The NEC NP901W widescreen projector has wired and wireless network capabilities, and can support 3D displays in a classroom. The projector reportedly is energy efficient and comes with a remote desktop connection and advanced color management technology.

Premiere Mounts offers a variety of choices to keep a classroom projector steady on a table, ceiling, or anywhere else an educator may need to put a projector. The company’s FTP mount model has a detachable base, finger-tip adjustments, a leveling screw, and can adapt to tough-to-fit pipe or ceiling structures. Premiere Mounts also has a model that can retract into the ceiling when not in use.

Sanyo’s line of multimedia projectors boasts 7,500 lumens of brightness, four-segment color wheels, and a 330-watt lamp for a bright, clear view of educators’ presentations. Sanyo also offers a six-segment color wheel for even richer color reproduction. An uncompressed data wireless transmission system limits breaks and interruption in visual and audio presentations, according to the company.

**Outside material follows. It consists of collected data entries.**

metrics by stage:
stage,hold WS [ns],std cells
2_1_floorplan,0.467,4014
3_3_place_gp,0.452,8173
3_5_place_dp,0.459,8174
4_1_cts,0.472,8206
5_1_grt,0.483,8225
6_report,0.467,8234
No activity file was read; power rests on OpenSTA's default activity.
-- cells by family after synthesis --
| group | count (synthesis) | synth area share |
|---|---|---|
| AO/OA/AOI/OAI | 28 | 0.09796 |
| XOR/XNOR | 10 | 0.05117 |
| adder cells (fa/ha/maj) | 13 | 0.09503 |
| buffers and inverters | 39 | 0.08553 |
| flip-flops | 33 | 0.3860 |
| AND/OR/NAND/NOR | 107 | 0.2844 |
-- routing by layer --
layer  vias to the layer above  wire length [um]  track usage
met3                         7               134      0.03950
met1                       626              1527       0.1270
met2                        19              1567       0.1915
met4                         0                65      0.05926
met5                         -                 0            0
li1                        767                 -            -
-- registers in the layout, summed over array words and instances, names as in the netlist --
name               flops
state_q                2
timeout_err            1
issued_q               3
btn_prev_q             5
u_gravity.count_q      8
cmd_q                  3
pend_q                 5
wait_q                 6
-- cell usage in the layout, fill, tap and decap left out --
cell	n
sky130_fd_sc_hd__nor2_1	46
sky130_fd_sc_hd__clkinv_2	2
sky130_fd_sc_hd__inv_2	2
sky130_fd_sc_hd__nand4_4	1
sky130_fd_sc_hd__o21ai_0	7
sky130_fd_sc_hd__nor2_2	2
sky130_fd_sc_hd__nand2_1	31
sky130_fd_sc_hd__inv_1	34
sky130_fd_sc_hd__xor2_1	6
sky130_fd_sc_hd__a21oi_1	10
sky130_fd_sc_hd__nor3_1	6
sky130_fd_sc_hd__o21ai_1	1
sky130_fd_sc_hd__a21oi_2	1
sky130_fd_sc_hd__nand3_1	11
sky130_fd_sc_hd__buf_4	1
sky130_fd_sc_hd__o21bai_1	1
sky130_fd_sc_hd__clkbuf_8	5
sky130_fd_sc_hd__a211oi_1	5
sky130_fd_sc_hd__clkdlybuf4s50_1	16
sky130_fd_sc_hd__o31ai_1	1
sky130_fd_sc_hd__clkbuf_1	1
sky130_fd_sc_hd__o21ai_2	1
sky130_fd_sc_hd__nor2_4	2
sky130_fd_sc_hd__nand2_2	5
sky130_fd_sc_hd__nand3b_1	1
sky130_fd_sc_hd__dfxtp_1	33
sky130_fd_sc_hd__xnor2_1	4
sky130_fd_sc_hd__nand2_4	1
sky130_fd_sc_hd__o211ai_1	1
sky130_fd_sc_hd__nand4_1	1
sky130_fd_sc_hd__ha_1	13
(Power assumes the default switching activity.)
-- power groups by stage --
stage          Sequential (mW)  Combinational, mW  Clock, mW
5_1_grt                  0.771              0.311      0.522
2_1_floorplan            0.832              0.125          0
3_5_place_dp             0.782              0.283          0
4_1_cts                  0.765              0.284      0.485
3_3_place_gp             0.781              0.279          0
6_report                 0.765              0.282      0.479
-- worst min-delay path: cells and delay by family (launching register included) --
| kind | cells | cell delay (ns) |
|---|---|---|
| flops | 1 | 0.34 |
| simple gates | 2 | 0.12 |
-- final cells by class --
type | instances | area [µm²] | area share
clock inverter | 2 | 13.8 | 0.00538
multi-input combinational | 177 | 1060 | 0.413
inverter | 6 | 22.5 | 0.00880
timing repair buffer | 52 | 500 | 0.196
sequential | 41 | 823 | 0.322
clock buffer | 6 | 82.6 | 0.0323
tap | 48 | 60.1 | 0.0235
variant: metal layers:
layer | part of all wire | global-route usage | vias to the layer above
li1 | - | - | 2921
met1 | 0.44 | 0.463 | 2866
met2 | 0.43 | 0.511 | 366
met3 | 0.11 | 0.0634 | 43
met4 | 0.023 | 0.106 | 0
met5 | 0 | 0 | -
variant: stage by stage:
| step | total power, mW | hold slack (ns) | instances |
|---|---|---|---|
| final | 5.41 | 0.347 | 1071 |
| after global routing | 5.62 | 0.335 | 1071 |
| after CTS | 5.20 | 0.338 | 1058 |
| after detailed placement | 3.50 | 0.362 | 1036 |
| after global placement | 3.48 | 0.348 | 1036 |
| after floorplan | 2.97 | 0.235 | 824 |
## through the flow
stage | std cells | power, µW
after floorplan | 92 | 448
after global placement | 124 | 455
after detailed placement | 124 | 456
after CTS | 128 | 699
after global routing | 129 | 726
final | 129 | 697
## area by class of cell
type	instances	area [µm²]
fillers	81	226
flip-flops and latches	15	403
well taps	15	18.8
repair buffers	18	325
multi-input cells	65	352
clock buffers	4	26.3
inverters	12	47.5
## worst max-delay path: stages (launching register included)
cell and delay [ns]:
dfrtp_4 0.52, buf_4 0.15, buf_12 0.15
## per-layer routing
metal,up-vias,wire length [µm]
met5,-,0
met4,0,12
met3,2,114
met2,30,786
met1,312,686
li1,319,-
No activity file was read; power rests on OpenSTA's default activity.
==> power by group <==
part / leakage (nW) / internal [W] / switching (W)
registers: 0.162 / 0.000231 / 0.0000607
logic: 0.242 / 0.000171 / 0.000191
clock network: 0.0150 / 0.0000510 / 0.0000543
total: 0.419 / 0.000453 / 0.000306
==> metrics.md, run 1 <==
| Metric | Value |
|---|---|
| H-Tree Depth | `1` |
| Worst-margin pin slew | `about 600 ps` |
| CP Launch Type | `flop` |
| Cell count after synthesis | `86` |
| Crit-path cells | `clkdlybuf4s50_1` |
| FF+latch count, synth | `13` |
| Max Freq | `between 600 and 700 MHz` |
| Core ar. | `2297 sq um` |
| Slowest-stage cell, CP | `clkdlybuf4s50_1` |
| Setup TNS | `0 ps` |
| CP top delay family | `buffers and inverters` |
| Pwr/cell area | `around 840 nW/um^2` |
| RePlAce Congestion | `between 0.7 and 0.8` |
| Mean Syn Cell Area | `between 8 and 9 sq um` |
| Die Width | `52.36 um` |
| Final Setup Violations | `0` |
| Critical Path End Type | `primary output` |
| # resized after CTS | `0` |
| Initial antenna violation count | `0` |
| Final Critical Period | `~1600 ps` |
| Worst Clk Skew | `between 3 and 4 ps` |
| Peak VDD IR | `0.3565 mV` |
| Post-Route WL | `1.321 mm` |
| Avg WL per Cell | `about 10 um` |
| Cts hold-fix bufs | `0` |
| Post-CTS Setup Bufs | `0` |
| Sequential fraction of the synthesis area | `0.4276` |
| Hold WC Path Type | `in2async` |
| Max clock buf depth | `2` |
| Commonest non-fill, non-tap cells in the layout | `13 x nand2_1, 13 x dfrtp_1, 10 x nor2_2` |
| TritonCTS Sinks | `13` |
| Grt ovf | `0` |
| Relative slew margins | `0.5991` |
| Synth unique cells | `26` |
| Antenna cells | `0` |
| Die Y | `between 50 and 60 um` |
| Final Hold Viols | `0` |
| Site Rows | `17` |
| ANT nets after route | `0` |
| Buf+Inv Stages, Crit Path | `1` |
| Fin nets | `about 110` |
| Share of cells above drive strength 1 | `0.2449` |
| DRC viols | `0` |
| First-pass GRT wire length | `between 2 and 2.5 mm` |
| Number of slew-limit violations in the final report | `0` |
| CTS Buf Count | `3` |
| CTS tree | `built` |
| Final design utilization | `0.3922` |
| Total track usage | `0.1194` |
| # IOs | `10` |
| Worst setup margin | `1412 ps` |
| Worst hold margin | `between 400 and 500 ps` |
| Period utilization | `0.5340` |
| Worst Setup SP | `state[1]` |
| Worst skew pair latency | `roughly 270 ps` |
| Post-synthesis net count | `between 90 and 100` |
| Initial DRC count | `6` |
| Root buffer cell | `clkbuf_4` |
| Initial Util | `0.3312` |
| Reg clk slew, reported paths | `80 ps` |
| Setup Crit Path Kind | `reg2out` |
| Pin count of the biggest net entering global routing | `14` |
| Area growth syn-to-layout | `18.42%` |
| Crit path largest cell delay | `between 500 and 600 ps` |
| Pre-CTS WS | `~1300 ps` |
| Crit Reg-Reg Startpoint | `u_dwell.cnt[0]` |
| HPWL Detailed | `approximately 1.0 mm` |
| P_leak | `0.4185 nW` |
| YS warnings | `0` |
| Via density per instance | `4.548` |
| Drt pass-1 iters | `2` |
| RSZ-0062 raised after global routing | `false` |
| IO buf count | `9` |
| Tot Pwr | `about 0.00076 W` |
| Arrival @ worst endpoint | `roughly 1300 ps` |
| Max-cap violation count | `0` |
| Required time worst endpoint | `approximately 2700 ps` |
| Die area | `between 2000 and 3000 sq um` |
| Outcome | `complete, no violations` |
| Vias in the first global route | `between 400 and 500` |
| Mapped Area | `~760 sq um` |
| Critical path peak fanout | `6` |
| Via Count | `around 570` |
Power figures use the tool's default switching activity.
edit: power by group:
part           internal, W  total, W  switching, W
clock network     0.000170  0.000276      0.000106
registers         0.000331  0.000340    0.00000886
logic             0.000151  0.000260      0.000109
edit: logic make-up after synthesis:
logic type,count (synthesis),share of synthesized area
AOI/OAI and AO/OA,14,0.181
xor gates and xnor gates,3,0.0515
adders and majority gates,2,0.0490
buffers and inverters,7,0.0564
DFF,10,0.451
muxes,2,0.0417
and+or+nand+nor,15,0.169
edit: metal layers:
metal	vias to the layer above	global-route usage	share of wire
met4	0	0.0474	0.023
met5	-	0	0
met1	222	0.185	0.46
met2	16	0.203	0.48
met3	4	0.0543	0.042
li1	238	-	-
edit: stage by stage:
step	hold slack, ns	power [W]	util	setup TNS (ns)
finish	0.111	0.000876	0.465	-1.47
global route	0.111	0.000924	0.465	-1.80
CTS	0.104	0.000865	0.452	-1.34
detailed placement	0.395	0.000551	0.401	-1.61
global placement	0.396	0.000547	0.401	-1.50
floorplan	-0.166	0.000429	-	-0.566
**src/rtl/vc_class_router.sv**
```systemverilog
// Class/destination router: per-class VC FIFOs feed per-destination FIFOs through a
// single-grant arbiter (strict priority or round-robin); consumers pop each destination.
module vc_class_router #(
    parameter int DATA_WIDTH = 8,
    parameter int NUM_VC     = 2,
    parameter int NUM_DEST   = 2,
    parameter int VC_DEPTH   = 8,
    parameter int D_DEPTH    = 4,
    parameter int CNT_WIDTH  = 5
) (
    input  logic                           clk,
    input  logic                           reset,
    input  logic                           push,
    input  logic [DATA_WIDTH-1:0]          data_in,
    input  logic [$clog2(NUM_VC)-1:0]      class_in,
    input  logic [$clog2(NUM_DEST)-1:0]    dest_in,
    input  logic [NUM_DEST-1:0]            pop,
    input  logic                           arb_mode,
    input  logic [CNT_WIDTH-1:0]           af_vc,
    input  logic [CNT_WIDTH-1:0]           ae_vc,
    input  logic [CNT_WIDTH-1:0]           af_d,
    input  logic [CNT_WIDTH-1:0]           ae_d,
    output logic [NUM_DEST*DATA_WIDTH-1:0] data_out,
    output logic [NUM_DEST-1:0]            valid_out,
    output logic [NUM_VC-1:0]              vc_empty,
    output logic [NUM_VC-1:0]              vc_almost_full,
    output logic [NUM_VC-1:0]              vc_almost_empty,
    output logic [NUM_DEST-1:0]            d_empty,
    output logic [NUM_DEST-1:0]            d_almost_full,
    output logic [NUM_DEST-1:0]            d_almost_empty,
    output logic [7:0]                     drop_count
);
    localparam int CLS_W = $clog2(NUM_VC);
    localparam int DST_W = $clog2(NUM_DEST);
    localparam int VC_AW = $clog2(VC_DEPTH);
    localparam int D_AW  = $clog2(D_DEPTH);
    localparam int EW    = DST_W + DATA_WIDTH;
    localparam logic [CNT_WIDTH-1:0] VC_FULL = CNT_WIDTH'(VC_DEPTH);
    localparam logic [CNT_WIDTH-1:0] D_FULL  = CNT_WIDTH'(D_DEPTH);

    logic [EW-1:0]         vc_mem [NUM_VC][VC_DEPTH];
    logic [DATA_WIDTH-1:0] d_mem  [NUM_DEST][D_DEPTH];

    logic [VC_AW-1:0]     vc_wr_q [NUM_VC];
    logic [VC_AW-1:0]     vc_wr_d [NUM_VC];
    logic [VC_AW-1:0]     vc_rd_q [NUM_VC];
    logic [VC_AW-1:0]     vc_rd_d [NUM_VC];
    logic [CNT_WIDTH-1:0] vc_cnt_q [NUM_VC];
    logic [CNT_WIDTH-1:0] vc_cnt_d [NUM_VC];
    logic [D_AW-1:0]      d_wr_q [NUM_DEST];
    logic [D_AW-1:0]      d_wr_d [NUM_DEST];
    logic [D_AW-1:0]      d_rd_q [NUM_DEST];
    logic [D_AW-1:0]      d_rd_d [NUM_DEST];
    logic [CNT_WIDTH-1:0] d_cnt_q [NUM_DEST];
    logic [CNT_WIDTH-1:0] d_cnt_d [NUM_DEST];

    logic [CLS_W-1:0]               rr_ptr_q, rr_ptr_d;
    logic [NUM_DEST*DATA_WIDTH-1:0] data_out_q, data_out_d;
    logic [NUM_DEST-1:0]            valid_out_q, valid_out_d;
    logic [7:0]                     drop_count_q, drop_count_d;

    logic [DST_W-1:0]      head_dest [NUM_VC];
    logic [NUM_VC-1:0]     eligible;
    logic                  gnt_valid;
    logic [CLS_W-1:0]      gnt_idx;
    logic [CLS_W-1:0]      cand;
    logic [DST_W-1:0]      gnt_dest;
    logic [DATA_WIDTH-1:0] gnt_data;
    logic                  push_ok;
    logic [NUM_VC-1:0]     vc_we;
    logic [NUM_DEST-1:0]   d_we;
    logic [NUM_DEST-1:0]   pop_ok;

    // A VC may move only if its head's destination is below af_d; the D_FULL term
    // protects the destination FIFO when af_d is programmed above its depth.
    always_comb begin
        for (int v = 0; v < NUM_VC; v++) begin
            head_dest[v] = vc_mem[v][vc_rd_q[v]][EW-1:DATA_WIDTH];
            eligible[v]  = (vc_cnt_q[v] != '0) &&
                           (d_cnt_q[head_dest[v]] < af_d) &&
                           (d_cnt_q[head_dest[v]] < D_FULL);
        end
    end

    always_comb begin
        gnt_valid = 1'b0;
        gnt_idx   = '0;
        cand      = '0;
        if (!arb_mode) begin
            for (int v = NUM_VC-1; v >= 0; v--) begin
                if (eligible[v]) begin
                    gnt_valid = 1'b1;
                    gnt_idx   = CLS_W'(v);
                end
            end
        end else begin
            for (int i = NUM_VC-1; i >= 0; i--) begin
                cand = rr_ptr_q + CLS_W'(i);
                if (eligible[cand]) begin
                    gnt_valid = 1'b1;
                    gnt_idx   = cand;
                end
            end
        end
        rr_ptr_d = (arb_mode && gnt_valid) ? gnt_idx + CLS_W'(1) : rr_ptr_q;
        gnt_dest = head_dest[gnt_idx];
        gnt_data = vc_mem[gnt_idx][vc_rd_q[gnt_idx]][DATA_WIDTH-1:0];
    end

    always_comb begin
        push_ok      = push && (vc_cnt_q[class_in] < VC_FULL);
        drop_count_d = drop_count_q;
        if (push && !push_ok && drop_count_q != 8'hFF)
            drop_count_d = drop_count_q + 8'd1;

        for (int v = 0; v < NUM_VC; v++) begin
            vc_we[v]    = push_ok && (class_in == CLS_W'(v));
            vc_wr_d[v]  = vc_we[v] ? vc_wr_q[v] + VC_AW'(1) : vc_wr_q[v];
            vc_rd_d[v]  = vc_rd_q[v];
            vc_cnt_d[v] = vc_cnt_q[v];
            if (gnt_valid && gnt_idx == CLS_W'(v))
                vc_rd_d[v] = vc_rd_q[v] + VC_AW'(1);
            case ({vc_we[v], gnt_valid && gnt_idx == CLS_W'(v)})
                2'b10:   vc_cnt_d[v] = vc_cnt_q[v] + CNT_WIDTH'(1);
                2'b01:   vc_cnt_d[v] = vc_cnt_q[v] - CNT_WIDTH'(1);
                default: vc_cnt_d[v] = vc_cnt_q[v];
            endcase
        end

        data_out_d  = data_out_q;
        valid_out_d = '0;
        for (int d = 0; d < NUM_DEST; d++) begin
            d_we[d]   = gnt_valid && (gnt_dest == DST_W'(d));
            pop_ok[d] = pop[d] && (d_cnt_q[d] != '0);
            d_wr_d[d] = d_we[d] ? d_wr_q[d] + D_AW'(1) : d_wr_q[d];
            d_rd_d[d] = pop_ok[d] ? d_rd_q[d] + D_AW'(1) : d_rd_q[d];
            case ({d_we[d], pop_ok[d]})
                2'b10:   d_cnt_d[d] = d_cnt_q[d] + CNT_WIDTH'(1);
                2'b01:   d_cnt_d[d] = d_cnt_q[d] - CNT_WIDTH'(1);
                default: d_cnt_d[d] = d_cnt_q[d];
            endcase
            if (pop_ok[d]) begin
                data_out_d[d*DATA_WIDTH +: DATA_WIDTH] = d_mem[d][d_rd_q[d]];
                valid_out_d[d] = 1'b1;
            end
        end
    end

    // Storage arrays carry no reset; pointers and counts define what is valid.
    always_ff @(posedge clk) begin
        for (int v = 0; v < NUM_VC; v++)
            if (vc_we[v]) vc_mem[v][vc_wr_q[v]] <= {dest_in, data_in};
        for (int d = 0; d < NUM_DEST; d++)
            if (d_we[d]) d_mem[d][d_wr_q[d]] <= gnt_data;
    end

    always_ff @(posedge clk or posedge reset) begin
        if (reset) begin
            for (int v = 0; v < NUM_VC; v++) begin
                vc_wr_q[v]  <= '0;
                vc_rd_q[v]  <= '0;
                vc_cnt_q[v] <= '0;
            end
            for (int d = 0; d < NUM_DEST; d++) begin
                d_wr_q[d]  <= '0;
                d_rd_q[d]  <= '0;
                d_cnt_q[d] <= '0;
            end
            rr_ptr_q     <= '0;
            data_out_q   <= '0;
            valid_out_q  <= '0;
            drop_count_q <= '0;
        end else begin
            for (int v = 0; v < NUM_VC; v++) begin
                vc_wr_q[v]  <= vc_wr_d[v];
                vc_rd_q[v]  <= vc_rd_d[v];
                vc_cnt_q[v] <= vc_cnt_d[v];
            end
            for (int d = 0; d < NUM_DEST; d++) begin
                d_wr_q[d]  <= d_wr_d[d];
                d_rd_q[d]  <= d_rd_d[d];
                d_cnt_q[d] <= d_cnt_d[d];
            end
            rr_ptr_q     <= rr_ptr_d;
            data_out_q   <= data_out_d;
            valid_out_q  <= valid_out_d;
            drop_count_q <= drop_count_d;
        end
    end

    always_comb begin
        for (int v = 0; v < NUM_VC; v++) begin
            vc_empty[v]        = (vc_cnt_q[v] == '0);
            vc_almost_full[v]  = (vc_cnt_q[v] >= af_vc);
            vc_almost_empty[v] = (vc_cnt_q[v] <= ae_vc);
        end
        for (int d = 0; d < NUM_DEST; d++) begin
            d_empty[d]        = (d_cnt_q[d] == '0);
            d_almost_full[d]  = (d_cnt_q[d] >= af_d);
            d_almost_empty[d] = (d_cnt_q[d] <= ae_d);
        end
    end

    assign data_out   = data_out_q;
    assign valid_out  = valid_out_q;
    assign drop_count = drop_count_q;

endmodule

```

Sharp’s popular and diverse line of projectors was on display at InfoComm, including the XR-32S-L model, which comes complete with 2,600 lumens of brightness, a filter-less, energy-efficient design and quiet cooling fans so teacher presentations aren’t interrupted when the projector heats up, the company says. The projector weighs about 6 pounds, so it’s portable for educators who go from classroom to classroom on a daily basis.

Texas Instruments’ DLP projectors proved key in updating display technology in Georgia’s Gwinnett County Public Schools recently, and the company showed the projectors to InfoComm attendees. The DLP products display on 60 or 70-inch screens, and the picture is visible from anywhere in a classroom. The projector also features a 2,000-lumen display.